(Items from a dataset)
○ ○ ○

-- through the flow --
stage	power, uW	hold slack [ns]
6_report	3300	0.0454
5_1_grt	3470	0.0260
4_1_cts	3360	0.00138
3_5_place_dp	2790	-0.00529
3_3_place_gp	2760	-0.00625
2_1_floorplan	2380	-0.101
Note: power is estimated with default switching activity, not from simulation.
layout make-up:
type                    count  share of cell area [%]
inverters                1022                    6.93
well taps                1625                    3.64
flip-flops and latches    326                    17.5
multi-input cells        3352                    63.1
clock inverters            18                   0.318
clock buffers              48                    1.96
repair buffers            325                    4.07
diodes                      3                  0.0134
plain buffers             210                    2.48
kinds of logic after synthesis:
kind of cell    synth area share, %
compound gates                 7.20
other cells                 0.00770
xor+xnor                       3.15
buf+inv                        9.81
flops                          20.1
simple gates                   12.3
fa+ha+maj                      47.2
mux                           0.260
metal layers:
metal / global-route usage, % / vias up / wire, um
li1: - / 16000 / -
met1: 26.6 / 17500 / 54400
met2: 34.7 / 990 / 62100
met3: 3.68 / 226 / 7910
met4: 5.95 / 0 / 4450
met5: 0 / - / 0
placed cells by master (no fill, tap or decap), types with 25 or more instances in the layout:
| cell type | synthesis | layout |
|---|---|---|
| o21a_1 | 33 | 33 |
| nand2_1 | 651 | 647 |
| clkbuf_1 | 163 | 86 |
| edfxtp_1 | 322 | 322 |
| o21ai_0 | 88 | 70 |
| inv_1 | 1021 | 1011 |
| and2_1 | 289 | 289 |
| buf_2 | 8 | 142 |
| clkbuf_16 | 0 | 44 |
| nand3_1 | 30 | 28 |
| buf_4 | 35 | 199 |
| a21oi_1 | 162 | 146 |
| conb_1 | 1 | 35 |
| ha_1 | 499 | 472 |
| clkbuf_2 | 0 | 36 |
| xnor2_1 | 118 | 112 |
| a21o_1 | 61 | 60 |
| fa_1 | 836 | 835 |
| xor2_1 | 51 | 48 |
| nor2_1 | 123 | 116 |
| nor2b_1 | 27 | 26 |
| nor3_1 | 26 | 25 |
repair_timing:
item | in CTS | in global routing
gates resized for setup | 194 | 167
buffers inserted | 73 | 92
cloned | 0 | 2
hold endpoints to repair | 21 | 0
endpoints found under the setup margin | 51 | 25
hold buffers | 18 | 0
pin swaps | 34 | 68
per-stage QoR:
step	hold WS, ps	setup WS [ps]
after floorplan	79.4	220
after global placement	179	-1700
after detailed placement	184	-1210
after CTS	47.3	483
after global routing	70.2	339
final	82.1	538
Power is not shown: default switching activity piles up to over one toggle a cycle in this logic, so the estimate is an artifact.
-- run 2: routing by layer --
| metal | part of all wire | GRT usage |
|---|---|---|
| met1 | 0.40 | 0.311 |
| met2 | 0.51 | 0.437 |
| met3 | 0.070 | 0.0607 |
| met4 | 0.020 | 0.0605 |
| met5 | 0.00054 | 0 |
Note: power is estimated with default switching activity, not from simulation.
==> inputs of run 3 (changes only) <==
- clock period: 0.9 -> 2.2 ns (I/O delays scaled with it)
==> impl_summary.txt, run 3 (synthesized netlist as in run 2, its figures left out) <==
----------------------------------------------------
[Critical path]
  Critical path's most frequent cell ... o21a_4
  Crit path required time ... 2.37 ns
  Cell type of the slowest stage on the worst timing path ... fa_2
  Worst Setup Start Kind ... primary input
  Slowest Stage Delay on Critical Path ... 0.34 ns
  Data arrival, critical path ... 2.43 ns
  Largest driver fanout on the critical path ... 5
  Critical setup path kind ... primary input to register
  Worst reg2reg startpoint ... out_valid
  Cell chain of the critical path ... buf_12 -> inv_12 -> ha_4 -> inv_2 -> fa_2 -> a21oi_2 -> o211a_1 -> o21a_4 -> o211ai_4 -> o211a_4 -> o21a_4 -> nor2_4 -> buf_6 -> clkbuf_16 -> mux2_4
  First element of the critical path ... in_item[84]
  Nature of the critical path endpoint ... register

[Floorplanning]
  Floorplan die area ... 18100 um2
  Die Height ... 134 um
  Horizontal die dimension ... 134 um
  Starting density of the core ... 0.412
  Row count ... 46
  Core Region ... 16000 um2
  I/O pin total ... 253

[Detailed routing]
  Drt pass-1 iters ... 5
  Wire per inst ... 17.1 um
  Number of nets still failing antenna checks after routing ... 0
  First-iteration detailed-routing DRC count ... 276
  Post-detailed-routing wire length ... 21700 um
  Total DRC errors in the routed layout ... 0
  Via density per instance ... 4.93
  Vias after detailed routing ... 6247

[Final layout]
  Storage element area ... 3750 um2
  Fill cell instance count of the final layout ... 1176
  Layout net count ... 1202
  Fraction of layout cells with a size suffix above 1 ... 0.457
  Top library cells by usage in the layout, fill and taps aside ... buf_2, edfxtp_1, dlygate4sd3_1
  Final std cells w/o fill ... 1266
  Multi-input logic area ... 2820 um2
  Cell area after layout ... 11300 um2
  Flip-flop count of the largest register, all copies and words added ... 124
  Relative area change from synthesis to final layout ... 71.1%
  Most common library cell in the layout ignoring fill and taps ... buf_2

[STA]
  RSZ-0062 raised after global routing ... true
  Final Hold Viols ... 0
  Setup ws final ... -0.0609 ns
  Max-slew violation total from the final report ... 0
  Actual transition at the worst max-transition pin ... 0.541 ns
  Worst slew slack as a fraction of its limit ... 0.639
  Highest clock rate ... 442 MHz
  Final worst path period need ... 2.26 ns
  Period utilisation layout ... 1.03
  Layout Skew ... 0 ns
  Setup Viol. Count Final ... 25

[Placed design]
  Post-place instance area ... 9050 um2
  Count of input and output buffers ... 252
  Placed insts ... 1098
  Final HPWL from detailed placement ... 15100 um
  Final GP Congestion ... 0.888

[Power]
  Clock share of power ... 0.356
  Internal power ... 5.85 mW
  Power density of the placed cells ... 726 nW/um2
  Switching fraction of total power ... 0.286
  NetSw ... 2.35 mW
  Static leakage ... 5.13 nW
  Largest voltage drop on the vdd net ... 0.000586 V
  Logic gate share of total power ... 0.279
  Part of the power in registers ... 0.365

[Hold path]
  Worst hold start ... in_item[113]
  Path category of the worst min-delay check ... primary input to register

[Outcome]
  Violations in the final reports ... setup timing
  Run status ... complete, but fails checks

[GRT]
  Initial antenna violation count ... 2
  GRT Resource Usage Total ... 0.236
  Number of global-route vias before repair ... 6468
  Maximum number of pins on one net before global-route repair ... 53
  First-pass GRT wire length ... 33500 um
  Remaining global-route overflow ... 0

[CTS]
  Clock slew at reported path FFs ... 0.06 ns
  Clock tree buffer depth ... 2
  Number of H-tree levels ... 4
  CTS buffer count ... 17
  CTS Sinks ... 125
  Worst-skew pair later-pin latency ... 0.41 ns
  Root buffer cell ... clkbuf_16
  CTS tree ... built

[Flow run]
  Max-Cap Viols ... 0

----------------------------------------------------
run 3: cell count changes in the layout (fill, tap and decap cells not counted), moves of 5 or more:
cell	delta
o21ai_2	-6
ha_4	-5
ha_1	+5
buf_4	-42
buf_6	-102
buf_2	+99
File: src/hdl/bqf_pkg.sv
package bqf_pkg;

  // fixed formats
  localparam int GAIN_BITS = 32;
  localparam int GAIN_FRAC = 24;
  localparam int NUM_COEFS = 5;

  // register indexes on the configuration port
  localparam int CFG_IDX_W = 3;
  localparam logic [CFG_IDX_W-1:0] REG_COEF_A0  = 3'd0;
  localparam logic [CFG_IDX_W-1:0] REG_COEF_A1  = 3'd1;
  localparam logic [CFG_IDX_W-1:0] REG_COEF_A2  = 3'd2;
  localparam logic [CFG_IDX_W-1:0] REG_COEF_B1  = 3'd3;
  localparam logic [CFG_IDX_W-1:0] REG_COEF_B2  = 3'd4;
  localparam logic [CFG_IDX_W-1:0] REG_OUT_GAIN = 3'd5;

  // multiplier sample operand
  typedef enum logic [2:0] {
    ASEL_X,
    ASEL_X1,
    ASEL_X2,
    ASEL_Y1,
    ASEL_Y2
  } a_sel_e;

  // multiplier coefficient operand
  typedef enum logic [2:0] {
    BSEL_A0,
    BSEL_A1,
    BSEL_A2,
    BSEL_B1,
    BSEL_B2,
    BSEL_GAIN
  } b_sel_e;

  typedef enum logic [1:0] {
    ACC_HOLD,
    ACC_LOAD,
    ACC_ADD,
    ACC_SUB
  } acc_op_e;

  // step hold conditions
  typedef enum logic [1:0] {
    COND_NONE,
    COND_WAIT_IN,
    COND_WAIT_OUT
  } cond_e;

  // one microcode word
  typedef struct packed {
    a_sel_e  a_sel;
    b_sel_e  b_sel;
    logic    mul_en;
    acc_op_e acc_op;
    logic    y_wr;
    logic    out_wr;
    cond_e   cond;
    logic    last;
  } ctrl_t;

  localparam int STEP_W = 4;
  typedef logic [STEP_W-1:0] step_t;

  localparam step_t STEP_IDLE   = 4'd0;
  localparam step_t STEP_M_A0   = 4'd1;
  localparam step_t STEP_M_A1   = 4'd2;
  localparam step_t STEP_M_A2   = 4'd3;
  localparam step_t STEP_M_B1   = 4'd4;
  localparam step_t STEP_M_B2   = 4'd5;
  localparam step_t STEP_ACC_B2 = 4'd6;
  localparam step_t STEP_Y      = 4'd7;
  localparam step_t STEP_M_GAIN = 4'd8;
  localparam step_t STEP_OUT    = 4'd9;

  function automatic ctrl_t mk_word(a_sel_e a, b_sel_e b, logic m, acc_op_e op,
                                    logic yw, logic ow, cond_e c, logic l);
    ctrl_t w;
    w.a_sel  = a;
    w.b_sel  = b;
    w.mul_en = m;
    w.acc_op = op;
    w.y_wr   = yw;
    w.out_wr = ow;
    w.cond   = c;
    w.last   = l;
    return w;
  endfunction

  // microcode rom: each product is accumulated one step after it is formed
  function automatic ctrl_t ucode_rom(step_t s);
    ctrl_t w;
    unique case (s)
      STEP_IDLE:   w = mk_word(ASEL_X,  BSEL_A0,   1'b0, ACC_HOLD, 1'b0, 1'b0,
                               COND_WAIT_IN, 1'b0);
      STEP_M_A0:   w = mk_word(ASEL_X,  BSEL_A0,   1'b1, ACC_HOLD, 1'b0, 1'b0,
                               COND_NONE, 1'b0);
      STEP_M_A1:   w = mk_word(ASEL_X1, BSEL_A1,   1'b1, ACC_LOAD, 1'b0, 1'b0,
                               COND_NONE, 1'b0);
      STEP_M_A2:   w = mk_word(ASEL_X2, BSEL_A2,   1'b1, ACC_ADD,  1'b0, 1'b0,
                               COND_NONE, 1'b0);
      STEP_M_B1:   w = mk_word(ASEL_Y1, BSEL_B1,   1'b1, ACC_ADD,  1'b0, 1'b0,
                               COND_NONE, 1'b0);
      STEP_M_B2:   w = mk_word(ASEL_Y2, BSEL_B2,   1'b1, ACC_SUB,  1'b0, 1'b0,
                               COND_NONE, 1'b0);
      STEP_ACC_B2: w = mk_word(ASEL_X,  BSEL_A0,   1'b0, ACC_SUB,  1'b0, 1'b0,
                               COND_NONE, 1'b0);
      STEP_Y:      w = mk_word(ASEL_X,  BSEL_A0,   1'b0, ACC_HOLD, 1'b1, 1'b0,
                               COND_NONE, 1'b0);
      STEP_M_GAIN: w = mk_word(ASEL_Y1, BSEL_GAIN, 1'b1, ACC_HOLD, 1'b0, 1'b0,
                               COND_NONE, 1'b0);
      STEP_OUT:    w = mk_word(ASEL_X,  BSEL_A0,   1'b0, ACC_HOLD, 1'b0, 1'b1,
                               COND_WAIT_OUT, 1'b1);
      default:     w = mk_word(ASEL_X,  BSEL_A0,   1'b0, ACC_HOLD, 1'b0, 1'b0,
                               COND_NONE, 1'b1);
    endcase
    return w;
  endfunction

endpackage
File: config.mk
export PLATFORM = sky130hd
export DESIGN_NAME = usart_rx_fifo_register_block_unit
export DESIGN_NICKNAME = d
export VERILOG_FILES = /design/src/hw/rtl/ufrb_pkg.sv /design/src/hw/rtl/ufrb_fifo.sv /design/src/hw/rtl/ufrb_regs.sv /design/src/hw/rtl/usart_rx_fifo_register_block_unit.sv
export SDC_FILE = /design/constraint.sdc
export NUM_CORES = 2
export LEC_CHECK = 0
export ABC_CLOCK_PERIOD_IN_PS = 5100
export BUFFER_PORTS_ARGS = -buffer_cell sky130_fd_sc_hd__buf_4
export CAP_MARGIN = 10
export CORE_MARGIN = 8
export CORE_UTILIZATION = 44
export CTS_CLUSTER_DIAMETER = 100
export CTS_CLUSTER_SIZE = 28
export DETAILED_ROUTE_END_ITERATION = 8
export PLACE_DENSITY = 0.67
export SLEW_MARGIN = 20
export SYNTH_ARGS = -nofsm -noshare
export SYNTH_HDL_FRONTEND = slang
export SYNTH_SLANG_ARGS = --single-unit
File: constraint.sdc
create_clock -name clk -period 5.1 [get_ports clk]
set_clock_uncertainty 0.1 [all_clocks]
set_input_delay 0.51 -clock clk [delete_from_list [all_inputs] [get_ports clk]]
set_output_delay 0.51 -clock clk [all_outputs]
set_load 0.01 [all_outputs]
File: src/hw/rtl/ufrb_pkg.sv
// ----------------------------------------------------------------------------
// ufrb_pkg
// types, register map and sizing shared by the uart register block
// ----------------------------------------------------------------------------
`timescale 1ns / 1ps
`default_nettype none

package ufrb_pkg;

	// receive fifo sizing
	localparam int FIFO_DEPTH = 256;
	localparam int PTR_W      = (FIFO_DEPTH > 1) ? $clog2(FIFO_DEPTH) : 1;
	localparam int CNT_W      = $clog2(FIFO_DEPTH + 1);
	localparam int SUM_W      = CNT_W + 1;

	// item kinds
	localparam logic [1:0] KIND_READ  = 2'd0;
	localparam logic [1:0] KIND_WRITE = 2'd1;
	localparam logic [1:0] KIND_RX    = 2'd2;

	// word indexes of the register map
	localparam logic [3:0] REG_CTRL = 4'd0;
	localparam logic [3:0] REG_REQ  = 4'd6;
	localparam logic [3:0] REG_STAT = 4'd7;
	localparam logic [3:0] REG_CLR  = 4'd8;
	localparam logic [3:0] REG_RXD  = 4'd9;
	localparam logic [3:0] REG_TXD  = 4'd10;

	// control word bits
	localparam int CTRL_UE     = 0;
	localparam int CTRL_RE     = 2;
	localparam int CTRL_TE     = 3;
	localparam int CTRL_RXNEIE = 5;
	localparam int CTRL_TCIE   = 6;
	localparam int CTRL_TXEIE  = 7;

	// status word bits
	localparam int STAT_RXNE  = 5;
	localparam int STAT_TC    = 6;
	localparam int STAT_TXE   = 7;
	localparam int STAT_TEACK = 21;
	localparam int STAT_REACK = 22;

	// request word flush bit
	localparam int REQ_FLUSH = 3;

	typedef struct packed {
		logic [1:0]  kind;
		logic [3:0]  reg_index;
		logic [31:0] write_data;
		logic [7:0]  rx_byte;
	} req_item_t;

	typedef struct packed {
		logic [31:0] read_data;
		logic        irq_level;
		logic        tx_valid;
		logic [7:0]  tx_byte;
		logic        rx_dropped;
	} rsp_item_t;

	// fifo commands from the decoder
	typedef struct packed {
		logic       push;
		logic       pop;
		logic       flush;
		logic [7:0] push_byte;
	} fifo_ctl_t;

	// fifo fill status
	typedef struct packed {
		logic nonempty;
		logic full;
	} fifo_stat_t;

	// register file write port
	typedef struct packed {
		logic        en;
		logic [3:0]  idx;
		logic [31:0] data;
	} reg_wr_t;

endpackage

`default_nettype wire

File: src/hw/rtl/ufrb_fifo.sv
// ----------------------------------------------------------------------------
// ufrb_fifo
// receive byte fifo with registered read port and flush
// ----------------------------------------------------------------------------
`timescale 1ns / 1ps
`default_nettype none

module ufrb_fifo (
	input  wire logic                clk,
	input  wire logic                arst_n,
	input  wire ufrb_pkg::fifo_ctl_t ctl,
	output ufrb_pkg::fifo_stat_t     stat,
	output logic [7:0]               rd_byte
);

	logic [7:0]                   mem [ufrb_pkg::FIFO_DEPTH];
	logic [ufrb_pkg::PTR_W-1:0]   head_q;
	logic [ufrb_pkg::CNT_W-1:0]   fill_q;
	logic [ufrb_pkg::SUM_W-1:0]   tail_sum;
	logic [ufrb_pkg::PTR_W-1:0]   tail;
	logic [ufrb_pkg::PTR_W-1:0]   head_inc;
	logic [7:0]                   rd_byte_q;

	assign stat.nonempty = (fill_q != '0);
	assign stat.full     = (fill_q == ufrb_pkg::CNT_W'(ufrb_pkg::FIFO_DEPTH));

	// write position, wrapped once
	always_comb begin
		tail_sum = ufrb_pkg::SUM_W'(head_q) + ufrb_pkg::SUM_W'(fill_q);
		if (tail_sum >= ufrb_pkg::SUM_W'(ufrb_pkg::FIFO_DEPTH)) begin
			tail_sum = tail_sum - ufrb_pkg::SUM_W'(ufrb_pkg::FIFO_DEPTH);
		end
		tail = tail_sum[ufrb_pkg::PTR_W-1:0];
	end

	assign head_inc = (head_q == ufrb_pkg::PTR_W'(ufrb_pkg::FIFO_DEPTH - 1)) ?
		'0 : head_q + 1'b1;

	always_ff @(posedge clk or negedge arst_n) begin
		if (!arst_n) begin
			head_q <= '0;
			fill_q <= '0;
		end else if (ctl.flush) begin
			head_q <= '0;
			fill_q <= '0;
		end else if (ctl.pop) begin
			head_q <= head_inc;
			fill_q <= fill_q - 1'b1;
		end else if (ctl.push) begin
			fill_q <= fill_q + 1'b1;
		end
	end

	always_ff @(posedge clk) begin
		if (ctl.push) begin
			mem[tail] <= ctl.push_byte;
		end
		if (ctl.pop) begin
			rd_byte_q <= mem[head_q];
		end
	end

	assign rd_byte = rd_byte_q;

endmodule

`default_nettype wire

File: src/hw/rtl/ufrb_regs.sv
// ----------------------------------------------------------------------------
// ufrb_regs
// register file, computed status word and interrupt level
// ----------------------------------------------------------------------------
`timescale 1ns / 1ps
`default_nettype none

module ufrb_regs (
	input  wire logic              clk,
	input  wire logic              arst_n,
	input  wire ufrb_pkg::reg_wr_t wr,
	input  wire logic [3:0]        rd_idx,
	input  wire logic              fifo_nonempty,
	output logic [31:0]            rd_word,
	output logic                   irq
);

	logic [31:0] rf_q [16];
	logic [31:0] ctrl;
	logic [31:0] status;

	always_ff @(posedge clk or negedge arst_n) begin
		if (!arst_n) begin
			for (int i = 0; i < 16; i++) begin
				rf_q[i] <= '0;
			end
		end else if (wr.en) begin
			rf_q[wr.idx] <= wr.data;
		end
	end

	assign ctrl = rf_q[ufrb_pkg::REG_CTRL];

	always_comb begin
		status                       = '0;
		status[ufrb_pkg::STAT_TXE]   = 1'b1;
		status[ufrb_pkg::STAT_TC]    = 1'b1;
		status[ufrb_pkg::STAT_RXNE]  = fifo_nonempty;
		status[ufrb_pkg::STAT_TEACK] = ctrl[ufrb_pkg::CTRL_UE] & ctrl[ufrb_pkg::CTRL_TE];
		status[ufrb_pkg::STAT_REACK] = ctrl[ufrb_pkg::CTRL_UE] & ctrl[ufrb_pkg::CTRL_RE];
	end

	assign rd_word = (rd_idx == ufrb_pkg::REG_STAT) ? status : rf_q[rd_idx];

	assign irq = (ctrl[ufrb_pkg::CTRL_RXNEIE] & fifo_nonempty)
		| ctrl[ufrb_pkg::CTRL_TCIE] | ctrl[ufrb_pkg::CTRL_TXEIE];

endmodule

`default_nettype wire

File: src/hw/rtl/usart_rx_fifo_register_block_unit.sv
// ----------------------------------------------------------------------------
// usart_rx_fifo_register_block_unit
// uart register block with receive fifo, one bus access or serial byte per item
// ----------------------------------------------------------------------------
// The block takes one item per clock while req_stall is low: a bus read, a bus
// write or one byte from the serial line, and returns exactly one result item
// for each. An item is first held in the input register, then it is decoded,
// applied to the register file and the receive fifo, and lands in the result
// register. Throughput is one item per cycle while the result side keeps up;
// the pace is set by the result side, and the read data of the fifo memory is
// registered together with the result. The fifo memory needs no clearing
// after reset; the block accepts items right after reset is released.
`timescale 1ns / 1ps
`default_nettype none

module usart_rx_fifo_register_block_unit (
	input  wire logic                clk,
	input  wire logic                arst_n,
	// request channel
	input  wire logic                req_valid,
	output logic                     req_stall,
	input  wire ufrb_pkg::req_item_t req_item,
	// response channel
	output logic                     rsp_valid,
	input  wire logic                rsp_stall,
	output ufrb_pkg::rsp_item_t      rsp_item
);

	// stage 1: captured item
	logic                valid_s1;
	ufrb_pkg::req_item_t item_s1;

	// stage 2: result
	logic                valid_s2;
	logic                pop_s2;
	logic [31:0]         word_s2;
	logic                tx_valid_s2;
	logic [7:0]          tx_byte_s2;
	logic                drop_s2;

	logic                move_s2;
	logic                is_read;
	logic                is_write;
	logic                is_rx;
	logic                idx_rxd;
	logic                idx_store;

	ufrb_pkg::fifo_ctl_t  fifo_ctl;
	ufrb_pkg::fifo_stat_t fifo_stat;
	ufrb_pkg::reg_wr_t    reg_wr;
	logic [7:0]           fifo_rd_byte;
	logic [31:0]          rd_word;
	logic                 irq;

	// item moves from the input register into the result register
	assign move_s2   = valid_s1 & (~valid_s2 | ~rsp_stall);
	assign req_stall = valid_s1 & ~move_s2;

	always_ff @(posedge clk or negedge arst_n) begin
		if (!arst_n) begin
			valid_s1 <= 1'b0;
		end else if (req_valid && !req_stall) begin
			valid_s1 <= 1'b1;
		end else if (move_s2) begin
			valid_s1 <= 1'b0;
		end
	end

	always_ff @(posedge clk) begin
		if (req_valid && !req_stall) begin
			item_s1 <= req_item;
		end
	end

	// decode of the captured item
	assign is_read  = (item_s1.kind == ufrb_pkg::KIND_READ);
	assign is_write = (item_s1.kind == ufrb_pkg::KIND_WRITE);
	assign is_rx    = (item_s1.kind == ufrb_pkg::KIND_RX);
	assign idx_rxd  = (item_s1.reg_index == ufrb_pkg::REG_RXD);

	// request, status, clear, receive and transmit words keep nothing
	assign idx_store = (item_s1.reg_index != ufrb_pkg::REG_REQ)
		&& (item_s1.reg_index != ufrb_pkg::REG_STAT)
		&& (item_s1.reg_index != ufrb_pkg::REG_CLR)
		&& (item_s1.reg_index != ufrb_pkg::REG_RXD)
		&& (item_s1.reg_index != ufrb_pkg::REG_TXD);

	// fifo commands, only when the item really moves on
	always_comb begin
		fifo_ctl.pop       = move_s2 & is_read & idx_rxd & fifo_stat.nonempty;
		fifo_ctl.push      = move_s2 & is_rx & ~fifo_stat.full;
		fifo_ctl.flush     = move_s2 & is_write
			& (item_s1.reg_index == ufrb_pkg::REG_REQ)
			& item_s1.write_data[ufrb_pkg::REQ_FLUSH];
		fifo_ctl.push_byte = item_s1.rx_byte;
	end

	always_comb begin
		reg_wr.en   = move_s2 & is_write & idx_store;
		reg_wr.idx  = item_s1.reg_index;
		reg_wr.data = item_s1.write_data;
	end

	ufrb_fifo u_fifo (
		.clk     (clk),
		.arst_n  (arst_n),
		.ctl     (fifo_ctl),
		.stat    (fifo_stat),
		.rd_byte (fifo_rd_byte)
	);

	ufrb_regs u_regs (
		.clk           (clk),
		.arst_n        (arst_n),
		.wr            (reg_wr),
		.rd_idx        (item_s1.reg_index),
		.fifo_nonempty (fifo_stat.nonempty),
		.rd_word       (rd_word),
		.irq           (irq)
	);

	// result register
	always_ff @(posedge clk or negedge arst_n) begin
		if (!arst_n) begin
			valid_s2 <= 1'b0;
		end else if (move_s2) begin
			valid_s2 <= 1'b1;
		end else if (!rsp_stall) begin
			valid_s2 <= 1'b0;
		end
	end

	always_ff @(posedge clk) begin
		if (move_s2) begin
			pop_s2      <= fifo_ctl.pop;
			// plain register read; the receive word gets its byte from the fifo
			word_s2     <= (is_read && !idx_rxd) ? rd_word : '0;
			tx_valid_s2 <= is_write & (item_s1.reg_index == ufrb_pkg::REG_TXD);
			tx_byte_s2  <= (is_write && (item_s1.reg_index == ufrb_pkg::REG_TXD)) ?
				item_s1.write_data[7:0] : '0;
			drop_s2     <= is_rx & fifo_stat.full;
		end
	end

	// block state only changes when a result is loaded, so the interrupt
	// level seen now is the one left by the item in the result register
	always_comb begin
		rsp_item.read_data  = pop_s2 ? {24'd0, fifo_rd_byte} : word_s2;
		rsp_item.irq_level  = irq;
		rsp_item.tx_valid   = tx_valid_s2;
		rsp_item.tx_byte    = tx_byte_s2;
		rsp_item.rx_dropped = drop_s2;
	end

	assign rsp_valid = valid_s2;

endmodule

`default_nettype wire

○ ○ ○

### Your assignment
Among the records above, only the lines between the line holding "Nature of the" and the line holding "Final Hold Viols ... 0", inclusive, are to be output, exactly as written.

### Written answer
  Nature of the critical path endpoint ... register

[Floorplanning]
  Floorplan die area ... 18100 um2
  Die Height ... 134 um
  Horizontal die dimension ... 134 um
  Starting density of the core ... 0.412
  Row count ... 46
  Core Region ... 16000 um2
  I/O pin total ... 253

[Detailed routing]
  Drt pass-1 iters ... 5
  Wire per inst ... 17.1 um
  Number of nets still failing antenna checks after routing ... 0
  First-iteration detailed-routing DRC count ... 276
  Post-detailed-routing wire length ... 21700 um
  Total DRC errors in the routed layout ... 0
  Via density per instance ... 4.93
  Vias after detailed routing ... 6247

[Final layout]
  Storage element area ... 3750 um2
  Fill cell instance count of the final layout ... 1176
  Layout net count ... 1202
  Fraction of layout cells with a size suffix above 1 ... 0.457
  Top library cells by usage in the layout, fill and taps aside ... buf_2, edfxtp_1, dlygate4sd3_1
  Final std cells w/o fill ... 1266
  Multi-input logic area ... 2820 um2
  Cell area after layout ... 11300 um2
  Flip-flop count of the largest register, all copies and words added ... 124
  Relative area change from synthesis to final layout ... 71.1%
  Most common library cell in the layout ignoring fill and taps ... buf_2

[STA]
  RSZ-0062 raised after global routing ... true
  Final Hold Viols ... 0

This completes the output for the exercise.